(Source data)
<file path="src/core/flash_host_pkg.sv">
// Package: command codes, status bit positions, timing and carrier types for the flash host
package flash_host_pkg;

    // Command codes written on the data bus
    localparam logic [7:0] CMD_READ_ARRAY   = 8'hFF;
    localparam logic [7:0] CMD_READ_STATUS  = 8'h70;
    localparam logic [7:0] CMD_CLEAR_STATUS = 8'h50;
    localparam logic [7:0] CMD_BLOCK_ERASE  = 8'h20;
    localparam logic [7:0] CMD_CHIP_ERASE   = 8'h30;
    localparam logic [7:0] CMD_WRITE_SETUP  = 8'h40;
    localparam logic [7:0] CMD_WRITE_ALT    = 8'h10;
    localparam logic [7:0] CMD_CONFIRM      = 8'hD0;
    localparam logic [7:0] CMD_SUSPEND      = 8'hB0;

    // Status bit positions
    localparam int SR_READY_BIT     = 7;
    localparam int SR_ERS_SUSP_BIT  = 6;
    localparam int SR_ERASE_ERR_BIT = 5;
    localparam int SR_WRITE_ERR_BIT = 4;
    localparam int SR_SUPPLY_BIT    = 3;
    localparam int SR_WR_SUSP_BIT   = 2;
    localparam int SR_LOCK_BIT      = 1;

    // Bus strobe timing
    localparam int CLK_PERIOD_NS     = 40;
    localparam int STROBE_NS         = 100;
    localparam int STROBE_CYCLES     = (STROBE_NS + CLK_PERIOD_NS - 1) / CLK_PERIOD_NS;
    localparam int RECOVER_NS        = 40;
    localparam int RECOVER_CYCLES    = (RECOVER_NS + CLK_PERIOD_NS - 1) / CLK_PERIOD_NS;
    localparam logic [3:0] CNT_STROBE  = 4'(STROBE_CYCLES);
    localparam logic [3:0] CNT_RECOVER = 4'(RECOVER_CYCLES);

    // Host operations
    typedef enum logic [3:0] {
        OP_NONE         = 4'h0,
        OP_CLEAR_STATUS = 4'h1,
        OP_BLOCK_ERASE  = 4'h2,
        OP_CHIP_ERASE   = 4'h3,
        OP_WRITE        = 4'h4,
        OP_SUSPEND      = 4'h5,
        OP_RESUME       = 4'h6,
        OP_READ_STATUS  = 4'h7,
        OP_READ_ARRAY   = 4'h8,
        OP_READ         = 4'h9
    } op_type;

    typedef struct packed {
        op_type      op;
        logic [19:0] addr;
        logic [15:0] data;
    } request_type;

    // One bus cycle for the strobe engine
    typedef struct packed {
        logic        is_read;
        logic [19:0] addr;
        logic [15:0] data;
    } bus_cycle_type;

    typedef struct packed {
        logic        ce_n;
        logic        oe_n;
        logic        we_n;
        logic [19:0] addr;
        logic [15:0] dq;
        logic        dq_oe_n;
    } pins_type;

endpackage : flash_host_pkg

</file>
<file path="src/core/flash_bus_cycle.sv">
// Module: one asynchronous flash bus cycle (write or read) driven from the system clock
module flash_bus_cycle
    import flash_host_pkg::*;
(
    input  wire logic          clk_in,
    input  wire logic          srst_in,
    input  wire logic          start_in,
    input  wire bus_cycle_type cycle_in,
    input  wire logic [15:0]   dq_in,
    output pins_type           pins_out,
    output logic               done_out,
    output logic [15:0]        rdata_out
);
    typedef enum logic [1:0] {
        C_IDLE    = 2'b00,
        C_STROBE  = 2'b01,
        C_RECOVER = 2'b10
    } cstate_type;

    typedef struct packed {
        cstate_type  st;
        logic [3:0]  cnt;
        logic        rd;
        pins_type    pins;
        logic        done;
        logic [15:0] rdata;
    } cyc_state_type;

    cyc_state_type s_reg;
    cyc_state_type s_next;

    always_comb begin
        s_next      = s_reg;
        s_next.done = 1'b0;
        unique case (s_reg.st)
            C_IDLE: begin
                if (start_in) begin
                    s_next.st           = C_STROBE;
                    s_next.cnt          = CNT_STROBE;
                    s_next.rd           = cycle_in.is_read;
                    s_next.pins.addr    = cycle_in.addr;
                    s_next.pins.dq      = cycle_in.data;
                    s_next.pins.ce_n    = 1'b0;
                    s_next.pins.oe_n    = !cycle_in.is_read;
                    s_next.pins.we_n    = cycle_in.is_read;
                    s_next.pins.dq_oe_n = cycle_in.is_read;
                end
            end
            C_STROBE: begin
                if (s_reg.cnt == 4'h1) begin
                    // Data latched on rising WE; status captured fresh each falling OE
                    s_next.st        = C_RECOVER;
                    s_next.cnt       = CNT_RECOVER;
                    s_next.pins.ce_n = 1'b1;
                    s_next.pins.oe_n = 1'b1;
                    s_next.pins.we_n = 1'b1;
                    if (s_reg.rd) begin
                        s_next.rdata = dq_in;
                    end
                end else begin
                    s_next.cnt = s_reg.cnt - 4'h1;
                end
            end
            C_RECOVER: begin
                s_next.pins.dq_oe_n = 1'b1;
                if (s_reg.cnt == 4'h1) begin
                    s_next.st   = C_IDLE;
                    s_next.done = 1'b1;
                end else begin
                    s_next.cnt = s_reg.cnt - 4'h1;
                end
            end
            default: s_next.st = C_IDLE;
        endcase
    end

    always_ff @(posedge clk_in) begin
        if (srst_in) begin
            s_reg              <= '0;
            s_reg.pins.ce_n    <= 1'b1;
            s_reg.pins.oe_n    <= 1'b1;
            s_reg.pins.we_n    <= 1'b1;
            s_reg.pins.dq_oe_n <= 1'b1;
        end else begin
            s_reg <= s_next;
        end
    end

    assign pins_out  = s_reg.pins;
    assign done_out  = s_reg.done;
    assign rdata_out = s_reg.rdata;

    // WE high again before any read strobe of a following cycle
    property p_strobe_exclusive;
        @(posedge clk_in) disable iff (srst_in)
        !(s_reg.pins.we_n == 1'b0 && s_reg.pins.oe_n == 1'b0);
    endproperty
    a_strobe_exclusive: assert property (p_strobe_exclusive)
        else $error("write and read strobes low together");

    property p_strobe_rises;
        @(posedge clk_in) disable iff (srst_in)
        $fell(s_reg.pins.we_n) |-> ##[1:8] s_reg.pins.we_n;
    endproperty
    a_strobe_rises: assert property (p_strobe_rises)
        else $error("write strobe never rose");
endmodule : flash_bus_cycle

</file>
<file path="src/core/flash_host_ctrl.sv">
// Module: host-side controller issuing erase, write, suspend and status commands to a NOR flash
// Function
// Error flags only clear by clear-status; host never assumes they self clear.
// Clear-status 50H; host refuses to send it while a suspend is active.
// Block erase: setup then confirm with an address inside the target block.
// After erase or write sequence, reads return status until next command.
// Invalid erase sequence sets write and erase error flags.
// Erase at low supply sets supply-low and erase error, block untouched.
// Locked block or boot block with protect low gives lock and erase errors.
// Full chip erase: write 30H then D0H.
// Chip erase runs low to high, stops on error, cannot be suspended.
// Chip erase: all locked gives lock error; bad sequence gives write+erase errors.
// Word write: 40H or 10H, then address and data, latched on rising strobe.
// Write at low supply or locked target gives supply or lock plus write error.
// Verify only catches ones that failed to become zeros.
// Erase suspend: ready and erase-suspended set, ready/busy floats, status reads.
// After erase suspend, host writes 70H and checks erase-suspended flag.
// In erase suspend only read array, write elsewhere, suspend, status, resume.
// Write under erase suspend clears ready, drives busy, keeps erase-suspended.
// Erase resume clears suspend and ready flags; waits for nested write.
// Write suspend: ready and write-suspended set, ready/busy floats.
// After write suspend, host writes 70H and checks write-suspended flag.
// In write suspend only read array elsewhere, read status, write resume.
// Write resume clears write-suspended and ready, continues, status on reads.
// Status captured on falling read strobe; strobe must rise before next read.
// Read array ignored while the state machine runs unsuspended.
// Block erase 20H/D0H; suspend B0H; resumes D0H.
// Ready/busy low while the state machine executes an operation.
module flash_host_ctrl
    import flash_host_pkg::*;
(
    // System
    input  wire logic        CLK_IN,
    input  wire logic        SRST_IN,
    // User request port
    input  wire logic        REQ_VALID_IN,
    input  wire request_type REQ_IN,
    output logic             REQ_READY_OUT,
    output logic             DONE_OUT,
    output logic [15:0]      RDATA_OUT,
    output logic [7:0]       STATUS_OUT,
    output logic             REFUSED_OUT,
    output logic             ERS_SUSP_OUT,
    output logic             WR_SUSP_OUT,
    // Flash pins
    input  wire logic        READY_BUSY_IN,
    input  wire logic [15:0] DQ_IN,
    output logic             CE_N_OUT,
    output logic             OE_N_OUT,
    output logic             WE_N_OUT,
    output logic [19:0]      ADDR_OUT,
    output logic [15:0]      DQ_OUT,
    output logic             DQ_OE_N_OUT,
    output logic             RESET_POWERDOWN_N_OUT
);
    typedef enum logic [2:0] {
        H_IDLE   = 3'b000,
        H_ISSUE  = 3'b001,
        H_WAIT   = 3'b010,
        H_POLL   = 3'b011,
        H_FINISH = 3'b100
    } hstate_type;

    typedef struct packed {
        hstate_type    st;
        request_type   req;
        logic [1:0]    step;
        logic [1:0]    steps;
        logic          poll;
        logic          start;
        bus_cycle_type cyc;
        logic          ready;
        logic          done;
        logic          refused;
        logic [15:0]   rdata;
        logic [7:0]    status;
        logic          ers_susp;
        logic          wr_susp;
        logic          rp_n;
    } host_state_type;

    host_state_type s_reg;
    host_state_type s_next;
    pins_type       pins;
    logic           cyc_done;
    logic [15:0]    cyc_rdata;

    flash_bus_cycle u_cycle (
        .clk_in    (CLK_IN),
        .srst_in   (SRST_IN),
        .start_in  (s_reg.start),
        .cycle_in  (s_reg.cyc),
        .dq_in     (DQ_IN),
        .pins_out  (pins),
        .done_out  (cyc_done),
        .rdata_out (cyc_rdata)
    );

    // Bus cycle number n of the current operation
    function automatic bus_cycle_type cycle_for(request_type r, logic [1:0] n);
        bus_cycle_type c;
        c         = '0;
        c.addr    = r.addr;
        c.is_read = 1'b0;
        unique case (r.op)
            OP_CLEAR_STATUS: c.data = {8'h00, CMD_CLEAR_STATUS};
            OP_BLOCK_ERASE:  c.data = {8'h00, (n == 2'd0) ? CMD_BLOCK_ERASE
                                                          : CMD_CONFIRM};
            OP_CHIP_ERASE:   c.data = {8'h00, (n == 2'd0) ? CMD_CHIP_ERASE : CMD_CONFIRM};
            OP_WRITE:        c.data = (n == 2'd0) ? {8'h00, CMD_WRITE_SETUP} : r.data;
            OP_SUSPEND:      c.data = (n == 2'd0) ? {8'h00, CMD_SUSPEND}
                                                  : {8'h00, CMD_READ_STATUS};
            OP_RESUME:       c.data = {8'h00, CMD_CONFIRM};
            OP_READ_STATUS:  c.data = {8'h00, CMD_READ_STATUS};
            OP_READ_ARRAY:   c.data = {8'h00, CMD_READ_ARRAY};
            OP_READ:         c.is_read = 1'b1;
            default:         c.data = 16'h0000;
        endcase
        if (r.op == OP_SUSPEND && n == 2'd2) begin
            c.is_read = 1'b1;
        end
        return c;
    endfunction

    function automatic logic [1:0] steps_for(op_type op);
        unique case (op)
            OP_BLOCK_ERASE, OP_CHIP_ERASE, OP_WRITE: steps_for = 2'd2;
            OP_SUSPEND:                              steps_for = 2'd3;
            default:                                 steps_for = 2'd1;
        endcase
    endfunction

    logic allowed;
    always_comb begin
        // Commands the flash would ignore in its current mode are refused here
        unique case (REQ_IN.op)
            OP_CLEAR_STATUS: allowed = !s_reg.ers_susp && !s_reg.wr_susp;
            OP_BLOCK_ERASE,
            OP_CHIP_ERASE:   allowed = !s_reg.ers_susp && !s_reg.wr_susp;
            OP_WRITE:        allowed = !s_reg.wr_susp;
            OP_SUSPEND:      allowed = !s_reg.wr_susp;
            OP_RESUME:       allowed = s_reg.ers_susp || s_reg.wr_susp;
            OP_NONE:         allowed = 1'b0;
            default:         allowed = 1'b1;
        endcase
    end

    always_comb begin
        s_next         = s_reg;
        s_next.start   = 1'b0;
        s_next.done    = 1'b0;
        s_next.refused = 1'b0;
        s_next.rp_n    = 1'b1;
        unique case (s_reg.st)
            H_IDLE: begin
                if (REQ_VALID_IN && s_reg.ready) begin
                    s_next.ready = 1'b0;
                    if (allowed) begin
                        s_next.req   = REQ_IN;
                        s_next.step  = 2'd0;
                        s_next.steps = steps_for(REQ_IN.op);
                        s_next.poll  = 1'b0;
                        s_next.st    = H_ISSUE;
                    end else begin
                        s_next.refused = 1'b1;
                        s_next.st      = H_FINISH;
                    end
                end
            end
            H_ISSUE: begin
                s_next.start = 1'b1;
                s_next.cyc   = s_reg.poll ? bus_cycle_type'{1'b1, s_reg.req.addr, 16'h0000}
                                          : cycle_for(s_reg.req, s_reg.step);
                s_next.st    = H_WAIT;
            end
            H_WAIT: begin
                if (cyc_done) begin
                    if (s_reg.cyc.is_read) begin
                        s_next.rdata  = cyc_rdata;
                        s_next.status = cyc_rdata[7:0];
                    end
                    if (!s_reg.poll && s_reg.step + 2'd1 < s_reg.steps) begin
                        s_next.step = s_reg.step + 2'd1;
                        s_next.st   = H_ISSUE;
                    end else if (s_reg.req.op inside {OP_BLOCK_ERASE, OP_CHIP_ERASE,
                                                      OP_WRITE, OP_RESUME}) begin
                        s_next.st = H_POLL;
                    end else begin
                        s_next.st = H_FINISH;
                    end
                end
            end
            H_POLL: begin
                // Status reads until ready; a rising busy line alone is not trusted
                if (s_reg.poll && s_reg.status[SR_READY_BIT] && READY_BUSY_IN) begin
                    s_next.st = H_FINISH;
                end else begin
                    s_next.poll = 1'b1;
                    s_next.st   = H_ISSUE;
                end
            end
            H_FINISH: begin
                s_next.done  = 1'b1;
                s_next.ready = 1'b1;
                s_next.st    = H_IDLE;
                if (!s_reg.refused && s_reg.req.op == OP_SUSPEND) begin
                    // Suspend counts only if the flag is seen after 70H
                    if (s_reg.wr_susp == 1'b0 && s_reg.ers_susp
                            && s_reg.status[SR_WR_SUSP_BIT]) begin
                        s_next.wr_susp = 1'b1;
                    end else if (s_reg.status[SR_ERS_SUSP_BIT]) begin
                        s_next.ers_susp = 1'b1;
                    end else begin
                        s_next.wr_susp = s_reg.status[SR_WR_SUSP_BIT];
                    end
                end else if (!s_reg.refused && s_reg.req.op == OP_RESUME) begin
                    if (s_reg.wr_susp) begin
                        s_next.wr_susp = 1'b0;
                    end else begin
                        s_next.ers_susp = 1'b0;
                    end
                end
            end
            default: s_next.st = H_IDLE;
        endcase
    end

    always_ff @(posedge CLK_IN) begin
        if (SRST_IN) begin
            s_reg       <= '0;
            s_reg.ready <= 1'b1;
        end else begin
            s_reg <= s_next;
        end
    end

    assign REQ_READY_OUT         = s_reg.ready;
    assign DONE_OUT              = s_reg.done;
    assign RDATA_OUT             = s_reg.rdata;
    assign STATUS_OUT            = s_reg.status;
    assign REFUSED_OUT           = s_reg.refused;
    assign ERS_SUSP_OUT          = s_reg.ers_susp;
    assign WR_SUSP_OUT           = s_reg.wr_susp;
    assign RESET_POWERDOWN_N_OUT = s_reg.rp_n;
    assign CE_N_OUT              = pins.ce_n;
    assign OE_N_OUT              = pins.oe_n;
    assign WE_N_OUT              = pins.we_n;
    assign ADDR_OUT              = pins.addr;
    assign DQ_OUT                = pins.dq;
    assign DQ_OE_N_OUT           = pins.dq_oe_n;

    property p_no_clear_in_suspend;
        @(posedge CLK_IN) disable iff (SRST_IN)
        (s_reg.st == H_ISSUE && s_reg.req.op == OP_CLEAR_STATUS)
        |-> !s_reg.ers_susp && !s_reg.wr_susp;
    endproperty
    a_no_clear_in_suspend: assert property (p_no_clear_in_suspend)
        else $error("clear status issued during suspend");

    property p_no_erase_in_suspend;
        @(posedge CLK_IN) disable iff (SRST_IN)
        (s_reg.st == H_ISSUE && s_reg.req.op inside {OP_CHIP_ERASE, OP_BLOCK_ERASE})
        |-> !s_reg.ers_susp;
    endproperty
    a_no_erase_in_suspend: assert property (p_no_erase_in_suspend)
        else $error("erase issued while erase suspended");

    property p_no_write_in_wsusp;
        @(posedge CLK_IN) disable iff (SRST_IN)
        (s_reg.st == H_ISSUE && s_reg.req.op == OP_WRITE) |-> !s_reg.wr_susp;
    endproperty
    a_no_write_in_wsusp: assert property (p_no_write_in_wsusp)
        else $error("write issued while write suspended");

    property p_finish_needs_ready;
        @(posedge CLK_IN) disable iff (SRST_IN)
        (s_reg.st == H_POLL && $past(s_reg.st) == H_WAIT && s_reg.req.op == OP_WRITE) ##1
        (s_reg.st == H_FINISH) |-> $past(s_reg.status[SR_READY_BIT]);
    endproperty
    a_finish_needs_ready: assert property (p_finish_needs_ready)
        else $error("write finished without ready status");

    property p_refuse_pulse;
        @(posedge CLK_IN) disable iff (SRST_IN)
        s_reg.refused |=> s_reg.done ##1 !s_reg.done;
    endproperty
    a_refuse_pulse: assert property (p_refuse_pulse)
        else $error("refused request not completed");

    property p_resume_clears;
        @(posedge CLK_IN) disable iff (SRST_IN)
        (s_reg.st == H_FINISH && s_reg.req.op == OP_RESUME && !s_reg.refused && s_reg.wr_susp)
        |=> !s_reg.wr_susp;
    endproperty
    a_resume_clears: assert property (p_resume_clears)
        else $error("write suspend not cleared on resume");

    property p_setup_codes;
        @(posedge CLK_IN) disable iff (SRST_IN)
        (s_reg.st == H_ISSUE && !s_reg.poll && s_reg.step == 2'd0 && s_reg.req.op == OP_CHIP_ERASE)
        |=> s_reg.cyc.data[7:0] == CMD_CHIP_ERASE;
    endproperty
    a_setup_codes: assert property (p_setup_codes)
        else $error("wrong chip erase setup code");

    property p_confirm_code;
        @(posedge CLK_IN) disable iff (SRST_IN)
        (s_reg.st == H_ISSUE && !s_reg.poll && s_reg.step == 2'd1 && s_reg.req.op == OP_BLOCK_ERASE)
        |=> s_reg.cyc.data[7:0] == CMD_CONFIRM && s_reg.cyc.addr == s_reg.req.addr;
    endproperty
    a_confirm_code: assert property (p_confirm_code)
        else $error("bad erase confirm cycle");
endmodule : flash_host_ctrl

</file>
<file path="config.mk">
export PLATFORM = sky130hd
export DESIGN_NAME = flash_host_ctrl
export DESIGN_NICKNAME = d
export VERILOG_FILES = /design/src/core/flash_host_pkg.sv /design/src/core/flash_bus_cycle.sv /design/src/core/flash_host_ctrl.sv
export SDC_FILE = /design/constraint.sdc
export NUM_CORES = 1
export LEC_CHECK = 0
export BUFFER_PORTS_ARGS = -buffer_cell sky130_fd_sc_hd__buf_2
export CAP_MARGIN = 5
export CORE_ASPECT_RATIO = 0.5
export CORE_MARGIN = 10
export CORE_UTILIZATION = 56
export CTS_BUF_LIST = sky130_fd_sc_hd__clkbuf_16
export DETAILED_ROUTE_END_ITERATION = 10
export PLACE_DENSITY = 0.89
export SLEW_MARGIN = 20
export SYNTH_ARGS = -nofsm -noshare
export SYNTH_HDL_FRONTEND = slang
export SYNTH_SLANG_ARGS = --single-unit
</file>
<file path="constraint.sdc">
create_clock -name CLK_IN -period 2.23 [get_ports CLK_IN]
set_input_delay 0.446 -clock CLK_IN [delete_from_list [all_inputs] [get_ports CLK_IN]]
set_output_delay 0.446 -clock CLK_IN [all_outputs]
set_load 0.05 [all_outputs]
</file>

=== TASK DETAILS ===
Write the opening line of the data above and every line after it, exactly, stopping once you have written the line with "the data bus".

=== COMPLETED TASK ===
<file path="src/core/flash_host_pkg.sv">
// Package: command codes, status bit positions, timing and carrier types for the flash host
package flash_host_pkg;

    // Command codes written on the data bus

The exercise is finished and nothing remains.